Sonderangebote der Banken
Um auf sich aufmerksam zu machen und um neue Kunden zu gewinnen, bieten die Banken mitunter auch Sonderangebote im Festzins Bereich. Diese Sonderangebote beziehen sich dann auf eine bestimmte Laufzeit von beispielsweise zwölf Monaten, für die dann besonders hohe Zinssätze bezahlt werden. Diese Zinsen sind oft sogar deutlich höher als die derzeitigen Marktzinsen und somit für Anleger natürlich sehr interessant.
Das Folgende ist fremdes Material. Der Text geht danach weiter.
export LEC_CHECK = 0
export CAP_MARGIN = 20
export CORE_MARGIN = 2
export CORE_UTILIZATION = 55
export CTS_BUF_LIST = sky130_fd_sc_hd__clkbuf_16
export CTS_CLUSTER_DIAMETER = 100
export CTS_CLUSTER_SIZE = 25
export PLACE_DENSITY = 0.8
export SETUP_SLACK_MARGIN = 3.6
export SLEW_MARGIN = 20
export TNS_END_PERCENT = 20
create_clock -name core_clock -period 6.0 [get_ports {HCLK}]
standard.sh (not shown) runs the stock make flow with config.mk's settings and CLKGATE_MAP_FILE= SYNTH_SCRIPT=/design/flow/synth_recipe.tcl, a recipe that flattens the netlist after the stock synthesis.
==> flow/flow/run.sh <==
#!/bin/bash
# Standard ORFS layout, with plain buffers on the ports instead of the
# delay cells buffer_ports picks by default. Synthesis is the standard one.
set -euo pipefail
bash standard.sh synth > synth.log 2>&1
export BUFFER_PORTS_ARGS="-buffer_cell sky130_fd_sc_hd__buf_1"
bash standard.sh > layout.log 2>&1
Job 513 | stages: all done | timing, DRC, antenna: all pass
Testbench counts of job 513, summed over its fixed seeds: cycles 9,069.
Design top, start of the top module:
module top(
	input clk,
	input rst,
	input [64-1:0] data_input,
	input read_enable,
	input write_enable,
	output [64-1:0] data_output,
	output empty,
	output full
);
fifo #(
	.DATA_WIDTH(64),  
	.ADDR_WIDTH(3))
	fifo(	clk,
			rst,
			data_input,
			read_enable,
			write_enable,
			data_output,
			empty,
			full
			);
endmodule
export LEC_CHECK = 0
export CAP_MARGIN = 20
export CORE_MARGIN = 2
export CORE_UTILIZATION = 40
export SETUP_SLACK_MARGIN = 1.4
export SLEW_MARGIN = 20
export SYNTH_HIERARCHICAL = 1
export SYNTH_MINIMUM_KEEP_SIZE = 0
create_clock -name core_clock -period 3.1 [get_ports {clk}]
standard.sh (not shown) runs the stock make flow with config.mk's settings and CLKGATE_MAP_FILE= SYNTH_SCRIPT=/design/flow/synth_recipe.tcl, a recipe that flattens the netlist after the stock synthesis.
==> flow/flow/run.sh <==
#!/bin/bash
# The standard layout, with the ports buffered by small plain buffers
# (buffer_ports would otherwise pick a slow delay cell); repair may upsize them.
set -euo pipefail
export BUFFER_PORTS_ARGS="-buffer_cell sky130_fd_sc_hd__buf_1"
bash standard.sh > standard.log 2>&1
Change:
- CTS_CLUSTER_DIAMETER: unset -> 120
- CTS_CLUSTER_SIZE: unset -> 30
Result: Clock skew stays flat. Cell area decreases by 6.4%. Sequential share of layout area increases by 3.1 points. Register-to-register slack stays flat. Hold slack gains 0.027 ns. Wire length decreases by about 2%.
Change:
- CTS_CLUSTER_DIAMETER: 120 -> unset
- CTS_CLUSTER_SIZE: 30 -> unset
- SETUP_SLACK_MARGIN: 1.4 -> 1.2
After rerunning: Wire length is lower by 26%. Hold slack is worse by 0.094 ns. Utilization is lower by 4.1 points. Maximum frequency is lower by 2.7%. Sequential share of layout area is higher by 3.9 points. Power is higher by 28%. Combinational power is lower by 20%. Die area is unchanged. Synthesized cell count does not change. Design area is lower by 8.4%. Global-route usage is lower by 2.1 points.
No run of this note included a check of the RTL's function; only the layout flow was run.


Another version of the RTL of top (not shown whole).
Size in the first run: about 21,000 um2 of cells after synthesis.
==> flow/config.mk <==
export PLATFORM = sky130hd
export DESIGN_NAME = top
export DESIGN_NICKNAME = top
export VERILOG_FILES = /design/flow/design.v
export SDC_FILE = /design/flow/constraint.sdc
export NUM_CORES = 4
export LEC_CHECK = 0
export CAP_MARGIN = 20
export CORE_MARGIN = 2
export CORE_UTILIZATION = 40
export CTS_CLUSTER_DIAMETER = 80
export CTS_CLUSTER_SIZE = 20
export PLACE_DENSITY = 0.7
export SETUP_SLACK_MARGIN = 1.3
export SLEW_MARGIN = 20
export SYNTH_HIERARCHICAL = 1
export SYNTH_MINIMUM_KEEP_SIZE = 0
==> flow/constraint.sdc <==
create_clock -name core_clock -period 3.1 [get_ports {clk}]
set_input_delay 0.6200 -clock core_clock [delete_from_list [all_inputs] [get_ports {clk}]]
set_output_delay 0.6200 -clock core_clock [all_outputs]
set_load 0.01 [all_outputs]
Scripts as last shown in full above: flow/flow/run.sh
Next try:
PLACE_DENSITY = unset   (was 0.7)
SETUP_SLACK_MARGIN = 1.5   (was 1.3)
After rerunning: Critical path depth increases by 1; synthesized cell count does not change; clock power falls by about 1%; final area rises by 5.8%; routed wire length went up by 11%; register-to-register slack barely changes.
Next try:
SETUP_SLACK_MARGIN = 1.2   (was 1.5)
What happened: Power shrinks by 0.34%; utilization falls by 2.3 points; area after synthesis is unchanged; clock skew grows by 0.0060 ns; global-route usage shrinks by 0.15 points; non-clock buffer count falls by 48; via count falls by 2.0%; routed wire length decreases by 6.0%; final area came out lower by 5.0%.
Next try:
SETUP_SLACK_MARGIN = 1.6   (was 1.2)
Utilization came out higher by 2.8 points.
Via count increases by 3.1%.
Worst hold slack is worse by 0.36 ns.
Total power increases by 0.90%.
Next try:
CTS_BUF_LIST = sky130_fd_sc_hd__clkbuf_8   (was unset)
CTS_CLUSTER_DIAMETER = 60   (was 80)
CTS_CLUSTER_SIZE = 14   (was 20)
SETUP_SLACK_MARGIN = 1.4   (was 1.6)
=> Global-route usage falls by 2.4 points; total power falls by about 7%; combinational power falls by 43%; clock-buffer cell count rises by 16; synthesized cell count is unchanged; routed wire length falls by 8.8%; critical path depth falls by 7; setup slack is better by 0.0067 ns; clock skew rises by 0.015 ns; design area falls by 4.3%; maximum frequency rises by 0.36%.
Zu beachten ist dabei jedoch, dass diese Angebote nur für bestimmte Kundengruppen, zum Beispiel für Neukunden, gelten. Oft können auch Bestandskunden, die neues Geld bei dieser Bank anlegen, von den Sonderangeboten, die auch als „Lockangebote“ bezeichnet werden, profitieren.

Die Zinszahlung
Nicht nur die Zinsen selbst, auch die Häufigkeit der Zinszahlungen kann sich bei den Instituten stark unterscheiden.
In den meisten Fällen werden die Zinsen für Festgeldkonten am Ende der Laufzeit ausbezahlt. Vor allem bei kurzlaufenden Festgeldkonten von weniger als einem Jahr hat sich diese Praxis durchgesetzt. Der Anleger erhält somit bei Fälligkeit sowohl den Anlagebetrag als auch seine Zinsen auf das benannte Verrechnungskonto ausbezahlt.
Bei mehrjährigen Festgeldern hingegen hat sich mittlerweile die jährliche Zinszahlung durchgesetzt. Anleger erhalten hier ihre verdienten Zinsen jährlich, meist am Jahresende. Die Auszahlung erfolgt dabei entweder auf das Verrechnungskonto oder direkt auf das Festgeldkonto. Letzteres hat den Vorteil, dass hierbei ein Zinseszinseffekt erzielt werden kann.